The Correct Option is C

Step 1: Understanding the Concept
A system of non-homogeneous linear equations, represented as \( AX = B \), is inconsistent (has no solution) if the determinant of the coefficient matrix \( A \) is zero, and at least one of the determinants \( \Delta_x, \Delta_y, \Delta_z \) is non-zero. The primary condition to check is \( \det(A) = 0 \). 
Step 2: Key Formula or Approach 
The given system of equations is: \[ x + \lambda y - 2z = 1 \] \[ x - y + \lambda z = 2 \] \[ x - 2y + 3z = 3 \] We first write the coefficient matrix \( A \) and set its determinant to zero to find the values of \( \lambda \) for which the system does not have a unique solution. 
Step 3: Detailed Explanation 
The coefficient matrix \( A \) is:
\[ A = \begin{pmatrix} 1 & \lambda & -2 \\ 1 & -1 & \lambda \\ 1 & -2 & 3 \end{pmatrix} \] For the system to be inconsistent, we must have \( \det(A) = 0 \).
\[ \det(A) = 1 \begin{vmatrix} -1 & \lambda \\ -2 & 3 \end{vmatrix} - \lambda \begin{vmatrix} 1 & \lambda \\ 1 & 3 \end{vmatrix} + (-2) \begin{vmatrix} 1 & -1 \\ 1 & -2 \end{vmatrix} = 0 \] \[ 1((-1)(3) - (\lambda)(-2)) - \lambda((1)(3) - (\lambda)(1)) - 2((1)(-2) - (-1)(1)) = 0 \] \[ 1(-3 + 2\lambda) - \lambda(3 - \lambda) - 2(-2 + 1) = 0 \] \[ -3 + 2\lambda - 3\lambda + \lambda^2 - 2(-1) = 0 \] \[ \lambda^2 - \lambda - 3 + 2 = 0 \] \[ \lambda^2 - \lambda - 1 = 0 \] This is a quadratic equation in \( \lambda \).

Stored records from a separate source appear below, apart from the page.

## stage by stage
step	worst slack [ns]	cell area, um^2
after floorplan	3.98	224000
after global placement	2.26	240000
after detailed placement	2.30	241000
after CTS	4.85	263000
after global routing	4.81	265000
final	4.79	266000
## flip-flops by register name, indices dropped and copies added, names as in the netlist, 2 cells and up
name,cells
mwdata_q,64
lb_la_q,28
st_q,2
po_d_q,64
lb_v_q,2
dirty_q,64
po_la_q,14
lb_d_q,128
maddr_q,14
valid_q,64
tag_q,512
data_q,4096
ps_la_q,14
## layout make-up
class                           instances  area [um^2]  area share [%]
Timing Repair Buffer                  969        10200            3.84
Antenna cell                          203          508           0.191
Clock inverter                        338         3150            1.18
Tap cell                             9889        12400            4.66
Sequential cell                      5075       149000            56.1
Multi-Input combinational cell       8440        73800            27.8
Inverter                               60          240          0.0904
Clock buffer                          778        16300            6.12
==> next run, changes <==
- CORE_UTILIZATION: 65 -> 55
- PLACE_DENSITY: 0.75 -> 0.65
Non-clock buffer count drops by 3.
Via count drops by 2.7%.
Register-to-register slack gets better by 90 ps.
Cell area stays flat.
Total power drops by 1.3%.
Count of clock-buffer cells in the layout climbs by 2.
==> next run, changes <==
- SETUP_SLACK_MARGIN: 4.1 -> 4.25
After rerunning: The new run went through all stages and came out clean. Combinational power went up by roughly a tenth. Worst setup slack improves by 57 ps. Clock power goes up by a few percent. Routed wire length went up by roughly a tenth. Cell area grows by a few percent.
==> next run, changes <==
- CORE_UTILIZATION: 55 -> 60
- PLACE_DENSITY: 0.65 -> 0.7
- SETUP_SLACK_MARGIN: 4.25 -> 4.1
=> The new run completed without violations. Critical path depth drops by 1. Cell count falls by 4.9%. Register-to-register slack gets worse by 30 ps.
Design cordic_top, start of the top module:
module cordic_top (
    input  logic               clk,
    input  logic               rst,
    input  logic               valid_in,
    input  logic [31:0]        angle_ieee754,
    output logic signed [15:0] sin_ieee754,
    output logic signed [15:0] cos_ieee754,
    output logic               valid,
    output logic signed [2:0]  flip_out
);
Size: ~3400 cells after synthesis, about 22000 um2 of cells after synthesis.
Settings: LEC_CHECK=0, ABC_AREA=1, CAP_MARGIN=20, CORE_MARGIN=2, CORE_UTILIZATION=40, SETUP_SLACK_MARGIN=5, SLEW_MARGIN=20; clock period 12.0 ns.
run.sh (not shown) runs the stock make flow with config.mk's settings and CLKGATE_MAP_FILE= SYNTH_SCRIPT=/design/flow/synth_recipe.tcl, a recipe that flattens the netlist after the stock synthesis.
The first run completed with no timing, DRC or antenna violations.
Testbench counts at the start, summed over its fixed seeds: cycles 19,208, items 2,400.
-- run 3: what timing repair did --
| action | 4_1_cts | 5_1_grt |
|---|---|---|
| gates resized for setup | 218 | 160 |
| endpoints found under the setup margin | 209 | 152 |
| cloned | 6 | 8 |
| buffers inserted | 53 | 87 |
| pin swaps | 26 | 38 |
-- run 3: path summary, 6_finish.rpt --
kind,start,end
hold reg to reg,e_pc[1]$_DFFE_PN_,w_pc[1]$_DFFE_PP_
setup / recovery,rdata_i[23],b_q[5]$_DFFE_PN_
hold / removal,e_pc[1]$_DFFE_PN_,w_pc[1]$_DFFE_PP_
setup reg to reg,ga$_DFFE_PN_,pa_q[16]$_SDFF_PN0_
This design comes from an exercise in tuning for small area, a short achievable clock period and few clock cycles per item on the open sky130 flow, not from production work. Function not checked in this run: the RTL went through the layout flow alone. No activity file was given, so power comes from the tool's default toggle rates.

<file path="flow/config.mk">
export PLATFORM = sky130hd
export DESIGN_NAME = softsign_activation_top
export DESIGN_NICKNAME = softsign_activation_top
export VERILOG_FILES = /design/flow/design.v
export SDC_FILE = /design/flow/constraint.sdc
export NUM_CORES = 4
export LEC_CHECK = 0
export CAP_MARGIN = 20
export CORE_MARGIN = 2
export CORE_UTILIZATION = 40
export SLEW_MARGIN = 20
</file>
<file path="flow/constraint.sdc">
create_clock -name core_clock -period 6.5 [get_ports {clk}]
set_input_delay 1.3000 -clock core_clock [delete_from_list [all_inputs] [get_ports {clk}]]
set_output_delay 1.3000 -clock core_clock [all_outputs]
set_load 0.01 [all_outputs]
</file>
From an optimization exercise on the open Yosys and OpenROAD flow, aimed at small area, a short achievable clock period and few clock cycles; shortcuts taken in it are not production practice. Where RTL was checked, it was by simulation tests only, not by an equivalence proof against the original. For runs 3 to 5, only the layout was checked, not whether the RTL still works. Power is estimated from default activity; no workload was simulated.

File: flow/config.mk
export PLATFORM = sky130hd
export DESIGN_NAME = octree_searcher
export DESIGN_NICKNAME = octree_searcher
export VERILOG_FILES = /design/flow/design.v
export SDC_FILE = /design/flow/constraint.sdc
export NUM_CORES = 4
export LEC_CHECK = 0
export ABC_AREA = 1
export CAP_MARGIN = 20
export CORE_MARGIN = 2
export CORE_UTILIZATION = 55
export PLACE_DENSITY = 0.7
export SETUP_SLACK_MARGIN = 3.25
export SLEW_MARGIN = 20
File: flow/constraint.sdc
create_clock -name core_clock -period 6.0 [get_ports {clk}]
set_input_delay 1.2000 -clock core_clock [delete_from_list [all_inputs] [get_ports {clk}]]
set_output_delay 1.2000 -clock core_clock [all_outputs]
set_load 0.01 [all_outputs]
File: flow/design.v
`default_nettype none
package octree_pkg;
  typedef logic [16-1:0]   addr_t;
  typedef logic [64-1:0]   word_t;
  typedef logic [3-1:0]  level_t;
  typedef logic [12-1:0]    pos_t;
  typedef logic [12-1:0]   slot_t;
  typedef logic [4-1:0] lod_mask_t;
  typedef enum logic [1:0] {WALK_IDLE, WALK_POP, WALK_READ, WALK_SCAN} walk_state_e;
  typedef enum logic [1:0] {FETCH_IDLE, FETCH_READ, FETCH_WAIT, FETCH_HOLD} fetch_state_e;
endpackage
`default_nettype wire
`timescale 1ns/1ps
`default_nettype none
import octree_pkg::*;
module octree_searcher
(
  input  logic           clk,
  input  logic           rst_n,
  input  logic           start_i,
  input  octree_pkg::lod_mask_t      lod_mask_i,
  output logic           busy_o,
  output logic           done_o,
  output logic           sram_cen_o,
  output octree_pkg::addr_t          sram_addr_o,
  input  octree_pkg::word_t          sram_q_i,
  output octree_pkg::word_t          feature_o,
  output logic           feature_valid_o,
  input  logic           feature_ready_i
);
  function automatic logic [2:0] ffs8(input logic [7:0] m);
    ffs8 = m[0] ? 3'd0 : m[1] ? 3'd1 : m[2] ? 3'd2 : m[3] ? 3'd3 :
           m[4] ? 3'd4 : m[5] ? 3'd5 : m[6] ? 3'd6 : 3'd7;
  endfunction
  logic        s_idle, s_issue, s_data, s_dec, s_adv, s_done;
  logic        qfeat_q;    
  logic [1:0]  lvl_q;      
  logic [1:0]  dep_q;      
  logic [7:0]  m0_q, m1_q, m2_q;   
  logic [7:0]  cap_q;      
  logic [9:0]  slot_q;     
  logic        fbusy_q;
  logic [7:0]  fa_q;       
  logic [7:0]  fmask_q;    
  logic [1:0]  fk_q;       
  logic        freq, ffire;
  assign freq  = fbusy_q && !s_issue && !s_idle;
  assign ffire = freq && (!qfeat_q || feature_ready_i);
  assign sram_cen_o  = qfeat_q && !feature_ready_i;
  assign sram_addr_o = (s_issue || s_idle) ? {8'b0, slot_q[9:2]} : {5'b0, 1'b1, fa_q, fk_q};
  assign feature_o       = sram_q_i;
  assign feature_valid_o = qfeat_q;
  assign busy_o          = !s_idle;
  assign done_o          = s_done && !fbusy_q && !qfeat_q;
  logic [7:0] fafter, frest;
  logic       f_last, f_accept;
  logic [2:0] fn;
  always_comb begin
    for (int j = 0; j < 8; j++) fafter[j] = (fa_q[2:0] != 3'd0) && (3'(j) >= fa_q[2:0]);
  end
  assign frest    = fmask_q & fafter;
  assign f_last   = (fk_q == 2'd3) && (frest == 8'd0);
  assign f_accept = !fbusy_q || (ffire && f_last);
  assign fn       = ffs8(frest);
  logic [15:0] lane;
  logic [7:0]  cbits, sbits;
  assign lane = sram_q_i[{slot_q[1:0], 4'b0000} +: 16];
  always_comb begin
    for (int i = 0; i < 8; i++) begin
      cbits[i] = lane[2*i];
      sbits[i] = lane[2*i+1];
    end
  end
  logic leaf, any;
  assign leaf = (dep_q == lvl_q);
  assign any  = |cap_q;
  logic [7:0] mp, mp_rest, after;
  logic       more;
  logic [2:0] n;
  always_comb begin
    for (int j = 0; j < 8; j++) after[j] = (slot_q[2:0] != 3'd0) && (3'(j) >= slot_q[2:0]);
  end
  assign mp      = (dep_q == 2'd1) ? m0_q : (dep_q == 2'd2) ? m1_q : m2_q;
  assign mp_rest = mp & after;
  assign more    = (dep_q != 2'd0) && (mp_rest != 8'd0);
  assign n       = ffs8(mp_rest);
  logic [3:0] lod_above;
  logic       has_next_lvl;
  logic [1:0] next_lvl;
  always_comb begin
    for (int i = 0; i < 4; i++) lod_above[i] = lod_mask_i[i] && (2'(i) > lvl_q);
    has_next_lvl = |lod_above;
    next_lvl = lod_above[1] ? 2'd1 : lod_above[2] ? 2'd2 : 2'd3;
  end
  logic [2:0] ic;
  logic [9:0] child_slot, sib_slot, par_slot;
  logic [6:0] lo_inc, hi_inc, hi_dec;
  always_comb begin
    lo_inc     = slot_q[6:0] + 7'd1;
    hi_inc     = slot_q[9:3] + 7'd1;
    hi_dec     = slot_q[9:3] - 7'd1;
    ic         = ffs8(cap_q);
    child_slot = {(ic == 3'd7) ? lo_inc : slot_q[6:0], 3'(ic + 3'd1)};
    sib_slot   = {(n == 3'd7) ? hi_inc : slot_q[9:3], 3'(n + 3'd1)};
    par_slot   = {3'd0, (slot_q[2:0] == 3'd0) ? hi_dec : slot_q[9:3]};
  end
  logic dec_desc, dec_hold, handoff, adv, adv_sib, adv_up, adv_end;
  assign dec_desc = s_dec && !leaf && any;
  assign dec_hold = s_dec && leaf && any && !f_accept;
  assign handoff  = s_dec && leaf && any && f_accept;
  assign adv      = s_adv || (s_dec && !dec_desc && !dec_hold);
  assign adv_sib  = adv && more;
  assign adv_up   = adv && !more && (dep_q != 2'd0);
  assign adv_end  = adv && (dep_q == 2'd0);
  logic [7:0] fa_next;
  assign fa_next = {(fn == 3'd7) ? fa_q[7:3] + 5'd1 : fa_q[7:3], 3'(fn + 3'd1)};
  always_ff @(posedge clk or negedge rst_n) begin
    if (!rst_n) begin
      s_idle    <= 1'b1;
      s_issue   <= 1'b0;
      s_data    <= 1'b0;
      s_dec     <= 1'b0;
      s_adv     <= 1'b0;
      s_done    <= 1'b0;
      qfeat_q   <= 1'b0;
      fbusy_q   <= 1'b0;
      fk_q      <= 2'd0;
      slot_q    <= 10'd0;
    end else begin
      qfeat_q <= ffire || (qfeat_q && !feature_ready_i);
      if (ffire) begin
        fk_q <= fk_q + 2'd1;
        if (f_last) fbusy_q <= 1'b0;
      end
      if (handoff) fbusy_q <= 1'b1;
      if (s_idle && start_i) begin
        s_idle <= 1'b0;
        if (lod_mask_i == 4'd0) s_done <= 1'b1;
        else s_data <= 1'b1;
      end
      if (s_issue && (!qfeat_q || feature_ready_i)) begin
        s_issue <= 1'b0;
        s_data  <= 1'b1;
      end
      if (s_data) begin
        s_data <= 1'b0;
        s_dec  <= 1'b1;
      end
      if (dec_desc) begin
        s_dec   <= 1'b0;
        s_issue <= 1'b1;
        slot_q  <= child_slot;
      end
      if (adv) begin
        s_dec <= 1'b0;
        s_adv <= adv_up;
      end
      if (adv_sib) begin
        s_issue <= 1'b1;
        slot_q  <= sib_slot;
      end
      if (adv_up) slot_q <= par_slot;
      if (adv_end) begin
        slot_q <= 10'd0;
        if (has_next_lvl) s_issue <= 1'b1;
        else s_done <= 1'b1;
      end
      if (done_o) begin
        s_done <= 1'b0;
        s_idle <= 1'b1;
      end
    end
  end
  always_ff @(posedge clk) begin
    if (s_idle && start_i) begin
      dep_q <= 2'd0;
      lvl_q <= lod_mask_i[0] ? 2'd0 : lod_mask_i[1] ? 2'd1 : lod_mask_i[2] ? 2'd2 : 2'd3;
    end
    if (s_data) cap_q <= leaf ? sbits : cbits;
    if (dec_desc) begin
      dep_q <= dep_q + 2'd1;
      case (dep_q)
        2'd0: m0_q <= cap_q;
        2'd1: m1_q <= cap_q;
        default: m2_q <= cap_q;
      endcase
    end
    if (adv_up) dep_q <= dep_q - 2'd1;
    if (adv_end) lvl_q <= next_lvl;
    if (ffire && (fk_q == 2'd3)) fa_q <= fa_next;
    if (handoff) begin
      fa_q    <= child_slot[7:0];
      fmask_q <= cap_q;
    end
  end
endmodule
`default_nettype wire
File: flow/flow/run.sh
#!/bin/bash
# Standard ORFS layout with three changes in how it is made:
# - synthesis maps the logic for area only (abc_area.script beside this file
#   replaces ORFS's area script; the timing repair later sizes what needs it),
# - small buffers on the ports,
# - a clock tree without dummy balancing loads.
set -euo pipefail
rm -rf orfs_scripts
cp -r "$FLOW_HOME/scripts" orfs_scripts
cp flow/abc_area.script orfs_scripts/abc_area.script
export SCRIPTS_DIR="$PWD/orfs_scripts"
export BUFFER_PORTS_ARGS="-buffer_cell sky130_fd_sc_hd__buf_1"
export CTS_ARGS="-sink_clustering_enable -repair_clock_nets -buf_list sky130_fd_sc_hd__clkbuf_8 -sink_clustering_size 40 -sink_clustering_max_diameter 100 -dont_use_dummy_load"
bash standard.sh > standard_make.log 2>&1
File: flow/flow/abc_area.script
strash
dch
amap
topo
File: flow/standard.sh
#!/bin/bash
# synth_recipe.tcl (not shown) runs the flow's synth.tcl, then flattens the netlist and writes it again
# the make line also repeats each setting of config.mk as NAME=value (left out here)
make -C /OpenROAD-flow-scripts/flow DESIGN_CONFIG=/design/flow/config.mk WORK_HOME=/design/flow/orfs CLKGATE_MAP_FILE= SYNTH_SCRIPT=/design/flow/synth_recipe.tcl "${@:-finish}"
==> impl_metrics.tcl, run 1 <==
set metrics [dict create \
    htree_levels 3 \
    start_kind "input port" \
    max_stage_delay_ns 0.36 \
    cts_tree "done" \
    cts_buffer_depth 2 \
    crit_path_end_kind "flip-flop" \
    cts-hold-fix-buffers 0 \
    die_w_um 95.69 \
    leakage_uw 0.002174 \
    worstSkewPairLatency_ns 0.35 \
    cp.arrival_ns 3.15 \
    layout-drive-gt1-share_pct 26.61 \
    ys_seq_area_share_pct 43.98 \
    peakVddDrop_mv 0.2619 \
    synth_area_per_cell_sq_um 9.321 \
    setup_violations 0 \
    grt_max_degree 21 \
    n_fill_cell 611 \
    register_area_sq_mm 0.002041 \
    yosysUniqueCellTypes 32 \
    area_delta_synth_final_pct 31.72 \
    viasPerCell 6.270 \
    setup-tns-final_ns 0 \
    synth_top_area_share_pct 33.13 \
    syn-cell-area_sq_mm 0.004623 \
    coreArea_sq_mm 0.008175 \
    cts_sinks 71 \
    fin_skew_ns 0.02039 \
    finalMaxSlewViolations 0 \
    dp_hpwl_um 10520 \
    setup_slack_ns 3.062 \
    synth_area_leaders "edfxtp_1 (33%), buf_4 (11%), dfrtp_1 (10%), a22oi_1 (5.5%), o22ai_1 (5.3%)" \
    path_clk_slew_ns 0.07 \
    period_share_pct 48.97 \
    hold_path_depth 1 \
    synth_commonest_cells "buf_4 (69), nor2_1 (54), clkinv_1 (52), edfxtp_1 (51), o22ai_1 (39)" \
    criticalPathCategory "in -> reg" \
    drv_cap 0 \
    required_ns 6.21 \
    io_pins 156 \
    port_buffers 150 \
    overflow 0 \
    multi_input_area_sq_mm 0.002399 \
    grt_util_all_layers_pct 33.61 \
    rr_worst_depth 14 \
    tightest_slew_ns 0.7540 \
    final_hold_viol_count 0 \
    grt_pass1_vias 4226 \
    crit_chain "buf_6, nor2b_4, nor3_4, nand2_2, a211oi_4, a31oi_4, nand4_1, a31oi_4, clkinv_4, nand2_4, nor2_4, buf_6, a221oi_2, o32ai_1" \
    die_area_sq_mm 0.009156 \
    synth_ff_type "edfxtp_1" \
    dr.first_iter.drc_count 386 \
    rsz0062_at_grt "true" \
    yosysWarnings 1 \
    synthCells 496 \
    finish.instance_area_sq_mm 0.006090 \
    dieHeight_um 95.69 \
    finalWorstPathRequiredPeriod_ns 2.938 \
    ys_seq_elements 71 \
    max-slew-margin-rel_pct 49.46 \
    status "finished clean" \
    power_density_mw_per_mm2 596.0 \
    cts_made_buffers 9 \
    firstDrtPassIters 6 \
    place_congestion 0.8537 \
    pre_cts_ws_ns 2.202 \
    async_reset_ff_share_pct 28.17 \
    antenna_found_initial 0 \
    synth_edf_count 51 \
    via_count 4759 \
    yosysMostFrequentCell "buf_4" \
    critPathSlowestCell "a31oi_4" \
    cp_max_fo 6 \
    drc_errors 0 \
    synth_top_area_cell "edfxtp_1" \
    place_area_sq_mm 0.005094 \
    fmax_mhz 340.3 \
    hp-class "reg -> reg" \
    antenna_left 0 \
    initial_core_util_pct 56.55 \
    cts-root-buf "clkbuf_8" \
    layout.nets 744 \
    grt_pass1_wl_um 22630 \
    routed_wl_um 15550 \
    wl_per_cell_um 20.49 \
    rows 33 \
    antenna-diode-count 0 \
]
layout make-up:
cell class / count / area share, %
timing repair buffer: 210 / 17.69
clock buffer: 9 / 2.034
sequential: 71 / 33.51
tap: 105 / 2.157
multi-input combinational: 308 / 39.39
timing repair inverter: 4 / 0.5137
inverter: 52 / 4.705
path summary, 6_finish.rpt:
check                                      from         to  slack, ns
max in group asynchronous                 rst_n     s_idle       4.91
worst max register to register         cap_q[3]  slot_q[6]       3.07
min in group asynchronous                 rst_n    fk_q[0]       0.81
worst max-delay path            feature_ready_i  slot_q[1]       3.06
worst min-delay path                    qfeat_q     s_idle       0.51
worst min register to register          qfeat_q     s_idle       0.51
what timing repair did:
| item | CTS | global route |
|---|---|---|
| endpoints found under the setup margin | 84 | 59 |
| resized for setup | 65 | 33 |
| setup buffers | 35 | 24 |
| gates cloned | 4 | 0 |
| pin swaps | 20 | 16 |
worst max-delay path, delay by kind of cell:
kind | cells | cell delay (ns)
buf+inv | 3 | 0.37
simple gates | 6 | 0.64
compound gates | 5 | 0.94
registers in the layout, summed over array words and instances, names as in the netlist:
signal / count
s_idle: 1
fk_q: 2
s_issue: 1
s_done: 1
slot_q: 10
cap_q: 8
m1_q: 8
fbusy_q: 1
qfeat_q: 1
s_adv: 1
s_dec: 1
dep_q: 2
m0_q: 8
fmask_q: 7
s_data: 1
lvl_q: 2
fa_q: 8
m2_q: 8
stage by stage:
| step | instances | power, uW | utilization [%] | hold WS (ns) |
|---|---|---|---|---|
| global placement | 687 | 2543 | 62.30 | 0.4825 |
| CTS | 735 | 3308 | 70.66 | 0.5116 |
| finish | 759 | 3629 | 74.49 | 0.5121 |
| floorplan | 500 | 2119 | - | 0.4678 |
| global route | 759 | 3830 | 74.49 | 0.5286 |
| detailed placement | 687 | 2561 | 62.30 | 0.5019 |
power by group:
part | switching, uW | internal, uW
Sequential | 167 | 749
Combinational | 1390 | 1030
Clock | 159 | 134
Total | 1720 | 1910
cell families after synthesis:
| logic type | after synthesis | share of synthesized area (%) |
|---|---|---|
| adder cells (fa/ha/maj) | 16 | 4.330 |
| buffers and inverters | 121 | 15.43 |
| other | 1 | 0.08111 |
| flip-flops | 71 | 43.98 |
| AND/OR/NAND/NOR | 122 | 11.31 |
| AO/OA/AOI/OAI | 165 | 24.87 |
placed cells by master, fill, tap and decap left out, drive strengths merged, types with 3 or more instances in the layout:
master,instances
o32ai,11
or2,4
nor3,17
a22oi,34
clkbuf,10
ha,16
nand3,5
conb,5
a211oi,9
edfxtp,51
a21oi,11
o2111ai,3
a31oi,4
o221ai,4
o21ai,24
nor2,54
inv,4
nand2,31
dfrtp,19
clkinv,51
o22ai,39
nor2b,5
a221oi,5
a2111oi,3
buf,209
o21a,4
o22a,10
routing by layer:
layer  up-vias  part of all wire [%]  GRT usage (%)
met3        41                   7.5          4.348
met1      2292                    40          44.85
li1       2135                     -              -
met5         -                     0              0
met2       291                    50          56.59
met4         0                   2.3          11.19
Testbench counts, summed over its fixed seeds: cycles 55,432.
==> inputs of run 2 (changes only) <==
--- a/flow/flow/run.sh
+++ b/flow/flow/run.sh
@@ -1,6 +1,6 @@
 #!/bin/bash
 # Standard ORFS layout with three changes in how it is made:
-# - synthesis maps the logic for area only (abc_area.script beside this file
+# - synthesis maps the logic without ABC's own gate sizing (abc_area.script beside this file
 #   replaces ORFS's area script; the timing repair later sizes what needs it),
 # - small buffers on the ports,
 # - a clock tree without dummy balancing loads.
==> flow/flow/abc_area.script (replaced) <==
strash
dch
map -B 0.9
topo
==> impl_metrics.tcl, run 2 <==
set metrics [dict create \
    synthCells 645 \
    synth_edf_count 51 \
    tightest_slew_ns 0.7290 \
    synth_area_leaders "edfxtp_1 (31%), nand2_1 (11%), buf_4 (10%), dfrtp_1 (9.6%), nor2_1 (8.0%)" \
    clock_power_share_pct 9.6 \
    status "finished clean" \
    dieHeight_um 99.04 \
    async_reset_ff_share_pct 28.17 \
    ys_seq_area_share_pct 40.93 \
    grt_pass1_vias 4391 \
    firstDrtPassIters 4 \
    synth_top_area_share_pct 30.83 \
    cp_max_fo 3 \
    ys_seq_elements 71 \
    internal_power_uw 1552 \
    period_share_pct 46.81 \
    yosysWarnings 1 \
    place_congestion 0.9837 \
    final_hold_viol_count 0 \
    overflow 0 \
    cts_sinks 71 \
    syn-cell-area_sq_mm 0.004967 \
    area_delta_synth_final_pct 13.05 \
    yosysMostFrequentCell "nand2_1" \
    worstSkewPairLatency_ns 0.35 \
    antenna_left 0 \
    peakVddDrop_mv 0.2958 \
    cts_made_buffers 9 \
    dr.first_iter.drc_count 354 \
    max-slew-margin-rel_pct 51.22 \
    register_area_sq_mm 0.002041 \
    layout-drive-gt1-share_pct 9.486 \
    path_clk_slew_ns 0.07 \
    finalWorstPathRequiredPeriod_ns 2.809 \
    final_cell_mix "buf_1 (144), nand2_1 (136), nor2_1 (98), o21ai_0 (55), clkinv_1 (54)" \
    switching_share_pct 49.04 \
    io_pins 156 \
    p_seq_share_pct 31.6 \
    cts-hold-fix-buffers 0 \
    start_kind "input port" \
    synth_top_area_cell "edfxtp_1" \
    criticalPathCategory "in -> out" \
    routed_wl_um 13780 \
    die_w_um 99.04 \
    worstReg2RegStart "dep_q[1]" \
    setup_violations 0 \
    viasPerCell 5.430 \
    cts_tree "done" \
    cts-root-buf "clkbuf_8" \
    fmax_mhz 356.0 \
    combinationalPowerShare_pct 58.8 \
    dp_hpwl_um 10190 \
    drc_errors 0 \
    final_core_util_pct 64.39 \
    fin_skew_ns 0.02020 \
    multi_input_area_sq_mm 0.002307 \
    die_area_sq_mm 0.009808 \
    mostFrequentLayoutCell "buf_1" \
    leakage_uw 0.002258 \
    layout.nets 849 \
    hp-class "reg -> reg" \
    crit_path_end_kind "output pin" \
    grt_max_degree 37 \
    setup-tns-final_ns 0 \
    rsz0062_at_grt "true" \
    coreArea_sq_mm 0.008721 \
    power_density_mw_per_mm2 542.3 \
    antenna-diode-count 0 \
    max_flop_register "slot_q" \
    htree_levels 3 \
    largest_register_ffs 10 \
    cp.arrival_ns 1.61 \
    grt_util_all_layers_pct 28.56 \
    rows 34 \
    grt_pass1_wl_um 21820 \
    antenna_found_initial 0 \
    switchingPower_uw 1493 \
    cts_buffer_depth 2 \
    synth_commonest_cells "nand2_1 (141), nor2_1 (106), buf_4 (69), clkinv_1 (63), o21ai_0 (58)" \
    n_fill_cell 779 \
    min-delay-start "fk_q[0]" \
    yosysUniqueCellTypes 25 \
    via_count 4708 \
    initial_core_util_pct 56.96 \
    synth_ff_type "edfxtp_1" \
    setup.worst_path.start "feature_ready_i" \
    drv_cap 0 \
    wl_per_cell_um 15.89 \
    finalMaxSlewViolations 0 \
    required_ns 4.80 \
    synth_area_per_cell_sq_um 7.701 \
    port_buffers 150 \
]
run 2: final timing paths:
| kind | endpoint | depth (start not counted) | slack [ns] |
|---|---|---|---|
| max | sram_cen_o | 3 | 3.19 |
| min | fk_q[0] | 1 | 0.51 |
| max reg2reg | slot_q[7] | 18 | 3.45 |
| min reg2reg | fk_q[0] | 1 | 0.51 |
| max in group asynchronous | s_idle | 2 | 4.92 |
| min in group asynchronous | s_done | 2 | 0.81 |
run 2: routing by layer:
layer	part of all wire [%]	GRT usage, %	vias up
met1	44	38.15	2205
li1	-	-	2296
met3	5.3	3.830	28
met5	0	0	-
met4	2.8	11.59	0
met2	48	47.09	179
run 2: worst max-delay path: stages:
cell and delay [ns]:
buf_1 0.08, nor2_2 0.16, buf_2 0.17
run 2: area by class of cell:
| class | count | area share, % |
|---|---|---|
| Clock buffer | 9 | 2.206 |
| Tap cell | 108 | 2.406 |
| Timing Repair Buffer | 169 | 12.99 |
| Multi-Input combinational cell | 446 | 41.09 |
| Inverter | 63 | 4.813 |
| Timing Repair inverter | 1 | 0.1560 |
| Sequential cell | 71 | 36.34 |
run 2: power by group through the flow:
stage | logic, uW | clock network (uW) | registers (uW)
detailed placement | 1490 | 0 | 1010
global route | 2010 | 313 | 981
CTS | 1630 | 296 | 957
global placement | 1480 | 0 | 1000
floorplan | 1150 | 0 | 917
finish | 1790 | 292 | 963
run 2: logic make-up (layout without fill, tap and decap cells):
| group | Yosys count | count (layout) | share of synthesized area [%] |
|---|---|---|---|
| flops | 71 | 71 | 40.93 |
| xor+xnor | 22 | 22 | 3.879 |
| mux | 1 | 1 | 0.2267 |
| compound gates | 100 | 100 | 11.11 |
| other cells | 1 | 5 | 0.07549 |
| fa+ha+maj | 16 | 16 | 4.030 |
| buf+inv | 132 | 242 | 15.19 |
| simple gates | 302 | 302 | 24.56 |
run 2: what timing repair did:
action / in CTS / in global routing
pin swaps: 2 / 3
gates resized for setup: 17 / 24
endpoints found under the setup margin: 39 / 21
buffers inserted: 7 / 11
gates cloned: 0 / 1
run 2: metrics by stage:
step	cells	power [uW]	setup slack, ns	hold slack [ns]	area [sq um]
after floorplan	649	2065	3.252	0.4690	5026
final	867	3045	3.191	0.5107	5615
after CTS	855	2888	3.239	0.5126	5450
after detailed placement	839	2499	2.661	0.4981	5219
after global routing	867	3304	3.168	0.5223	5615
after global placement	839	2485	2.698	0.4917	5214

The problem states that the system is inconsistent for two values, \( \lambda_1 \) and \( \lambda_2 \). These must be the roots of this quadratic equation. 
(We should verify that for these roots, the system is indeed inconsistent and not consistent with infinite solutions. This requires checking that \( (\text{adj } A)B \neq 0 \), or that at least one of \( \Delta_x, \Delta_y, \Delta_z \) is non-zero. For the roots of \( \lambda^2 - \lambda - 1 = 0 \), this condition holds, leading to inconsistency). 
According to Vieta's formulas for a quadratic equation \( ax^2+bx+c=0 \), the sum of the roots is \( -b/a \). 
For the equation \( \lambda^2 - \lambda - 1 = 0 \), the sum of the roots \( \lambda_1 + \lambda_2 \) is:
\[ \lambda_1 + \lambda_2 = - \frac{-1}{1} = 1 \] Step 4: Final Answer 
The sum of the values of \( \lambda \) for which the system is inconsistent is \( \lambda_1 + \lambda_2 = 1 \).